Testing to ensure an application’s stability and response time under load.
Testing API’s directly to determine if they meet expectations for functionality, reliability, performance, and security.
Testing which validates how software behaves and runs in a different environment. Important when migrating to new technology or tech stack.
This article discusses the characteristics of a successful quality practice and how we’ve built a testing framework around open source tooling to embed quality into clients’ software.
Good vs Bad Testing
Good testing seeks to achieve the following goals:
- Emphasise automation. The quality of manual testing is dependent on the tester and how well they are performing on any given day. Automated tests execute quickly with consistent and reliable quality, and can be run in parallel.
- Promote rapid deployments — reduce lead time to deploy changes. This can be accomplished by replacing slower manual testing with more rapid automated testing. If used appropriately, the framework should reduce time code spends in a build pipeline. This reduces work-in-progress (WIP) and promotes frequent small deployments, a practice which results in safer and higher quality releases than infrequent large deployments.
- Facilitate parallel testing. It is important to run tests in parallel, rather than sequentially, to reduce time spent testing and accelerate delivery of features to customers.
- Improve quality and reliability of software. Enhance the quality and reliability of software releases through consistent application of testing standards in an automated way.
- Reduce WIP. Automated testing completes much faster than manual testing. This means code can get through a pipeline faster. The total WIP for a team is reduced and effectiveness increases.

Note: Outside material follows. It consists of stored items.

**src/hdl/asc_pkg.sv**
```systemverilog
// package: constants and types shared by the serial control ends
package asc_pkg;
  localparam int          ACC_BITS       = 16;
  localparam int          BYTE_BITS      = 8;
  localparam logic [4:0]  CNT_FULL       = 5'h10;
  localparam logic [4:0]  CNT_BYTE       = 5'h08;
  localparam logic [1:0]  ADDR_CONTROL   = 2'h0;
  localparam logic [1:0]  ADDR_PAT_HIGH  = 2'h1;
  localparam logic [1:0]  ADDR_PAT_LOW   = 2'h2;
  localparam logic [7:0]  CONTROL_RESET  = 8'h08;
  localparam logic [7:0]  PAT_HIGH_RESET = 8'h00;
  localparam logic [7:0]  PAT_LOW_RESET  = 8'h00;
  localparam logic [1:0]  ADDR_RESET     = 2'h0;
  localparam logic [7:0]  PAT_HIGH_MASK  = 8'h3F;
  localparam int          MODE_HI        = 7;
  localparam int          MODE_LO        = 6;
  localparam int          LANE_BIT       = 5;
  localparam int          STAB_BIT       = 4;
  localparam int          CODING_BIT     = 3;
  localparam int          ALIGN_BIT      = 2;
  localparam int          SLEEP_A_BIT    = 1;
  localparam int          SLEEP_B_BIT    = 0;
  localparam int          RW_BIT         = 7;
  localparam logic [1:0]  MODE_NORMAL    = 2'h0;
  localparam logic [1:0]  MODE_FIXED     = 2'h1;
  localparam logic [1:0]  MODE_USER      = 2'h2;
  localparam logic [13:0] FIXED_WORD     = 14'h298E;
  // host clock divider: half period of serial clock is HALF_DIV + 1 clk_i cycles
  localparam logic [3:0]  HALF_DIV       = 4'h4;
  // wishbone register offsets of the host controller
  localparam logic [3:0]  WB_CMD         = 4'h0;
  localparam logic [3:0]  WB_STATUS      = 4'h4;
  localparam logic [3:0]  WB_RDATA       = 4'h8;
  localparam int          CMD_GO_BIT     = 16;
  typedef enum logic [1:0] {ASC_IDLE, ASC_LOW, ASC_HIGH, ASC_END} asc_hstate_t;
endpackage : asc_pkg

```
**src/hdl/asc_if.sv**
```systemverilog
// interface: serial control link between host and converter control
`timescale 1ns/10ps
`default_nettype none
interface asc_if;
  logic sclk;
  logic serial_select_n;
  logic sdi;
  logic sdo;
  logic sdo_oe;
  modport dev  (input sclk, serial_select_n, sdi, output sdo, sdo_oe);
  modport host (output sclk, serial_select_n, sdi, input sdo, sdo_oe);
endinterface : asc_if
`default_nettype wire

```
**src/hdl/asc_sync.sv**
```systemverilog
// two flip-flop synchroniser for an input from outside the clock domain
`timescale 1ns/10ps
`default_nettype none
module asc_sync (
  input  wire logic clk_i, // clock
  input  wire logic rst_i, // sync reset
  input  wire logic d_i,   // async input
  output logic      q_o    // synchronised level
);
  logic meta;
  logic q;
  always_ff @(posedge clk_i)
  begin
    if (rst_i)
    begin
      meta <= 1'b0;
      q    <= 1'b0;
    end
    else
    begin
      meta <= d_i;
      q    <= meta;
    end
  end
  assign q_o = q;
endmodule : asc_sync
`default_nettype wire

```
**src/hdl/asc_dev.sv**
```systemverilog
// converter control end: serial slave, control registers and strap select
`timescale 1ns/10ps
`default_nettype none
module asc_dev
  import asc_pkg::*;
(
  input  wire logic   clk_i,              // sample clock domain
  input  wire logic   rst_i,              // sync reset, high
  asc_if.dev          link,               // serial control link
  input  wire logic   serial_enable_i,    // register control enable
  input  wire logic   chan_a_sleep_pin_i, // channel a sleep strap
  input  wire logic   chan_b_sleep_pin_i, // channel b sleep strap
  input  wire logic   lane_config_select_i, // lane strap
  input  wire logic   word_align_select_i,  // alignment strap
  input  wire logic   test_pin_i,         // fixed pattern strap
  input  wire logic   coding_strap_i,     // coding strap
  input  wire logic   stabilizer_strap_i, // stabilizer strap
  input  wire logic   dll_locked_i,       // dll lock from core
  input  wire logic   frame_i,            // one pulse per output frame
  input  wire logic   chan_a_oor_i,       // channel a out of range
  input  wire logic   chan_b_oor_i,       // channel b out of range
  output logic [1:0]  operating_mode_field_o, // effective mode
  output logic [13:0] test_word_o,        // word shown in test mode
  output logic        lane_config_o,      // 1 single lane
  output logic        lane_zero_park_o,   // lane zero high impedance
  output logic        duty_stabilizer_on_o, // stabilizer enable
  output logic        output_coding_select_o, // 1 twos complement
  output logic        word_align_o,       // effective alignment
  output logic        chan_a_sleep_o,     // channel a power-down
  output logic        chan_b_sleep_o,     // channel b power-down
  output logic        dll_lock_o,         // lock status
  output logic        chan_a_overrange_o, // channel a overrange
  output logic        chan_b_overrange_o  // channel b overrange
);
  import asc_pkg::*;

  typedef struct packed {
    logic        sclk_d;
    logic        sel_d;
    logic [4:0]  cnt;
    logic [15:0] shift;
    logic [1:0]  rd_addr;
    logic [7:0]  out_byte;
    logic        sdo;
    logic [7:0]  control;
    logic [7:0]  pat_high;
    logic [7:0]  pat_low;
    logic [1:0]  mode;
    logic [13:0] word;
    logic        lane;
    logic        stab;
    logic        coding;
    logic        align;
    logic        sleep_a;
    logic        sleep_b;
    logic        lock;
    logic        chan_a_overrange;
    logic        chan_b_overrange;
  } asc_dev_t;

  asc_dev_t r;
  asc_dev_t next_r;
  logic     sclk_s;
  logic     sel_n_s;
  logic     sdi_s;
  logic     en_s;
  logic     lock_s;
  logic     rise;
  logic     fall;
  logic     sel_rise;
  logic     sel_fall;
  logic [7:0] sel_reg;
  logic [1:0] strap_mode;
  logic       pin_a_s;
  logic       pin_b_s;
  logic       lane_pin_s;
  logic       align_pin_s;
  logic       test_pin_s;
  logic       code_pin_s;
  logic       stab_pin_s;

  asc_sync u_sync_sclk (.clk_i(clk_i), .rst_i(rst_i),
                        .d_i(link.sclk), .q_o(sclk_s));
  asc_sync u_sync_sel (.clk_i(clk_i), .rst_i(rst_i),
                       .d_i(~link.serial_select_n), .q_o(sel_n_s));
  asc_sync u_sync_sdi (.clk_i(clk_i), .rst_i(rst_i),
                       .d_i(link.sdi), .q_o(sdi_s));
  asc_sync u_sync_en (.clk_i(clk_i), .rst_i(rst_i),
                      .d_i(serial_enable_i), .q_o(en_s));
  asc_sync u_sync_lock (.clk_i(clk_i), .rst_i(rst_i),
                        .d_i(dll_locked_i), .q_o(lock_s));
  // straps are board pins, so they cross like any other pin
  asc_sync u_sync_pin_a (.clk_i(clk_i), .rst_i(rst_i),
                         .d_i(chan_a_sleep_pin_i), .q_o(pin_a_s));
  asc_sync u_sync_pin_b (.clk_i(clk_i), .rst_i(rst_i),
                         .d_i(chan_b_sleep_pin_i), .q_o(pin_b_s));
  asc_sync u_sync_lane (.clk_i(clk_i), .rst_i(rst_i),
                        .d_i(lane_config_select_i), .q_o(lane_pin_s));
  asc_sync u_sync_align (.clk_i(clk_i), .rst_i(rst_i),
                         .d_i(word_align_select_i), .q_o(align_pin_s));
  asc_sync u_sync_test (.clk_i(clk_i), .rst_i(rst_i),
                        .d_i(test_pin_i), .q_o(test_pin_s));
  asc_sync u_sync_code (.clk_i(clk_i), .rst_i(rst_i),
                        .d_i(coding_strap_i), .q_o(code_pin_s));
  asc_sync u_sync_stab (.clk_i(clk_i), .rst_i(rst_i),
                        .d_i(stabilizer_strap_i), .q_o(stab_pin_s));

  // sel_n_s is the select active-high after synchronising
  assign rise     = sclk_s & ~r.sclk_d;
  assign fall     = ~sclk_s & r.sclk_d;
  assign sel_rise = sel_n_s & ~r.sel_d;
  assign sel_fall = ~sel_n_s & r.sel_d;

  always_comb
  begin
    next_r        = r;
    next_r.sclk_d = sclk_s;
    next_r.sel_d  = sel_n_s;
    sel_reg       = 8'h00;
    strap_mode    = test_pin_s ? MODE_FIXED : MODE_NORMAL;
    if (sel_rise)
    begin
      next_r.cnt   = 5'h00;
      next_r.shift = 16'h0000;
    end
    else if (sel_n_s && en_s && rise && r.cnt != CNT_FULL)
    begin
      next_r.shift = {r.shift[14:0], sdi_s};
      next_r.cnt   = r.cnt + 5'h01;
    end
    case (r.shift[1:0])
      ADDR_CONTROL:  sel_reg = r.control;
      ADDR_PAT_HIGH: sel_reg = r.pat_high;
      ADDR_PAT_LOW:  sel_reg = r.pat_low;
      default:       sel_reg = 8'h00;
    endcase
    // readback of the register named in the current first byte; its
    // msb leaves on the eighth fall so the host has it by the ninth
    if (sel_n_s && fall && r.cnt == CNT_BYTE)
    begin
      next_r.out_byte = {sel_reg[6:0], 1'b0};
      next_r.sdo      = sel_reg[7];
    end
    else if (sel_n_s && fall && r.cnt > CNT_BYTE)
    begin
      next_r.out_byte = {r.out_byte[6:0], 1'b0};
      next_r.sdo      = r.out_byte[7];
    end
    else if (sel_n_s && fall)
      next_r.sdo = 1'b0;
    // an early deselect leaves count short, so nothing is latched
    if (sel_fall && en_s && r.cnt == CNT_FULL)
    begin
      next_r.rd_addr = r.shift[9:8];
      if (!r.shift[RW_BIT + 8])
      begin
        case (r.shift[9:8])
          ADDR_CONTROL:  next_r.control  = r.shift[7:0];
          // reserved top bits of pattern high stay zero
          ADDR_PAT_HIGH: next_r.pat_high = r.shift[7:0] & PAT_HIGH_MASK;
          ADDR_PAT_LOW:  next_r.pat_low  = r.shift[7:0];
          default:       ;
        endcase
      end
    end
    if (en_s)
    begin
      next_r.mode    = r.control[MODE_HI:MODE_LO];
      next_r.lane    = r.control[LANE_BIT];
      next_r.stab    = r.control[STAB_BIT];
      next_r.coding  = r.control[CODING_BIT];
      next_r.align   = r.control[ALIGN_BIT];
      // sleep pins are ignored while the registers govern
      next_r.sleep_a = r.control[SLEEP_A_BIT];
      next_r.sleep_b = r.control[SLEEP_B_BIT];
    end
    else
    begin
      next_r.mode    = strap_mode;
      next_r.lane    = lane_pin_s;
      next_r.stab    = stab_pin_s;
      next_r.coding  = code_pin_s;
      next_r.align   = align_pin_s;
      next_r.sleep_a = pin_a_s;
      next_r.sleep_b = pin_b_s;
    end
    if (next_r.lane)
      next_r.align = 1'b0;
    case (next_r.mode)
      MODE_FIXED: next_r.word = FIXED_WORD;
      MODE_USER:  next_r.word = {r.pat_high[5:0], r.pat_low};
      default:    next_r.word = 14'h0000;
    endcase
    next_r.lock = lock_s;
    if (frame_i)
    begin
      next_r.chan_a_overrange = chan_a_oor_i;
      next_r.chan_b_overrange = chan_b_oor_i;
    end
  end

  always_ff @(posedge clk_i)
  begin
    if (rst_i)
    begin
      r          <= '0;
      r.rd_addr  <= ADDR_RESET;
      r.control  <= CONTROL_RESET;
      r.pat_high <= PAT_HIGH_RESET;
      r.pat_low  <= PAT_LOW_RESET;
    end
    else
      r <= next_r;
  end

  assign link.sdo               = r.sdo;
  assign link.sdo_oe            = sel_n_s & en_s;
  assign operating_mode_field_o = r.mode;
  assign test_word_o            = r.word;
  assign lane_config_o          = r.lane;
  assign lane_zero_park_o       = r.lane;
  assign duty_stabilizer_on_o   = r.stab;
  assign output_coding_select_o = r.coding;
  assign word_align_o           = r.align;
  assign chan_a_sleep_o         = r.sleep_a;
  assign chan_b_sleep_o         = r.sleep_b;
  assign dll_lock_o             = r.lock;
  assign chan_a_overrange_o     = r.chan_a_overrange;
  assign chan_b_overrange_o     = r.chan_b_overrange;
endmodule : asc_dev
`default_nettype wire

```
**src/flat_wrapper.sv**
```systemverilog
// flat-port wrapper written by rule: the top's interface ports become plain ports
module asc_dev_flat import asc_pkg::*;
  (clk_i, rst_i, serial_enable_i, chan_a_sleep_pin_i, chan_b_sleep_pin_i, lane_config_select_i, word_align_select_i, test_pin_i, coding_strap_i, stabilizer_strap_i, dll_locked_i, frame_i, chan_a_oor_i, chan_b_oor_i, operating_mode_field_o, test_word_o, lane_config_o, lane_zero_park_o, duty_stabilizer_on_o, output_coding_select_o, word_align_o, chan_a_sleep_o, chan_b_sleep_o, dll_lock_o, chan_a_overrange_o, chan_b_overrange_o, link_sclk, link_serial_select_n, link_sdi, link_sdo, link_sdo_oe);
  asc_if link_i ();
  input  wire logic clk_i;
  input  wire logic rst_i;
  input  wire logic serial_enable_i;
  input  wire logic chan_a_sleep_pin_i;
  input  wire logic chan_b_sleep_pin_i;
  input  wire logic lane_config_select_i;
  input  wire logic word_align_select_i;
  input  wire logic test_pin_i;
  input  wire logic coding_strap_i;
  input  wire logic stabilizer_strap_i;
  input  wire logic dll_locked_i;
  input  wire logic frame_i;
  input  wire logic chan_a_oor_i;
  input  wire logic chan_b_oor_i;
  output logic [1:0] operating_mode_field_o;
  output logic [13:0] test_word_o;
  output logic lane_config_o;
  output logic lane_zero_park_o;
  output logic duty_stabilizer_on_o;
  output logic output_coding_select_o;
  output logic word_align_o;
  output logic chan_a_sleep_o;
  output logic chan_b_sleep_o;
  output logic dll_lock_o;
  output logic chan_a_overrange_o;
  output logic chan_b_overrange_o;
  input wire logic [$bits(link_i.sclk)-1:0] link_sclk;
  input wire logic [$bits(link_i.serial_select_n)-1:0] link_serial_select_n;
  input wire logic [$bits(link_i.sdi)-1:0] link_sdi;
  output wire logic [$bits(link_i.sdo)-1:0] link_sdo;
  output wire logic [$bits(link_i.sdo_oe)-1:0] link_sdo_oe;
  assign link_i.sclk = link_sclk;
  assign link_i.serial_select_n = link_serial_select_n;
  assign link_i.sdi = link_sdi;
  assign link_sdo = link_i.sdo;
  assign link_sdo_oe = link_i.sdo_oe;
  asc_dev u_core (.clk_i(clk_i), .rst_i(rst_i), .link(link_i), .serial_enable_i(serial_enable_i), .chan_a_sleep_pin_i(chan_a_sleep_pin_i), .chan_b_sleep_pin_i(chan_b_sleep_pin_i), .lane_config_select_i(lane_config_select_i), .word_align_select_i(word_align_select_i), .test_pin_i(test_pin_i), .coding_strap_i(coding_strap_i), .stabilizer_strap_i(stabilizer_strap_i), .dll_locked_i(dll_locked_i), .frame_i(frame_i), .chan_a_oor_i(chan_a_oor_i), .chan_b_oor_i(chan_b_oor_i), .operating_mode_field_o(operating_mode_field_o), .test_word_o(test_word_o), .lane_config_o(lane_config_o), .lane_zero_park_o(lane_zero_park_o), .duty_stabilizer_on_o(duty_stabilizer_on_o), .output_coding_select_o(output_coding_select_o), .word_align_o(word_align_o), .chan_a_sleep_o(chan_a_sleep_o), .chan_b_sleep_o(chan_b_sleep_o), .dll_lock_o(dll_lock_o), .chan_a_overrange_o(chan_a_overrange_o), .chan_b_overrange_o(chan_b_overrange_o));
endmodule
```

- Use intuitive, easy-to-use tooling. We often work with clients who are replacing manual testing with automated testing. Their manual testers frequently lack technical skills but do have deep, intuitive knowledge of how a system behaves. An effective testing framework takes advantage of manual testers’ application knowledge by providing a natural language framework for them to write robust and reusable automated tests without knowing the specifics of any particular programming language.
- Test early and often. Encourage ‘shifting-left’ on testing, so engineers can run tests against code in development before making a pull request or committing to a repository.
- Be application-agnostic and work across all API-based applications. This means the same number and types of tests (API, Integration Acceptance, Performance, and Compatibility) can be generated against a variety of different applications.
- Provide immediate feedback on failed tests. Which test(s) failed and any error codes or messages provided by the application are critical pieces of information. This feedback should be provided whether the tests are run on an engineer’s laptop or as part of a DevOps pipeline.
- Provide the capability to designate any test failure as a blocker or non-blocker for deployment of the build. These settings should be context specific, meaning they could differ depending on whether the test is run on a personal laptop, as part of a DevOps pipeline, or some other situation.
- Provide for flexible test execution. Individual tests and entire test suites can be launched automatically as part of a build pipeline or manually from an engineer’s command line tool or development environment.
- Tests are storable, repeatable and can be run at will.
The easy and true answer is to say bad testing is the opposite of what is listed above, but it is worth emphasising a few key characteristics of bad testing:
- Manual. Repetitive manual work soon becomes tedious, and work that is tedious soon becomes error-prone. Little in software is more tedious and error-prone than manual testing. This manifests itself in both missed defects and erroneously reported defects. A team’s WIP increases because testing can take weeks while engineers continue to write code and deliver features.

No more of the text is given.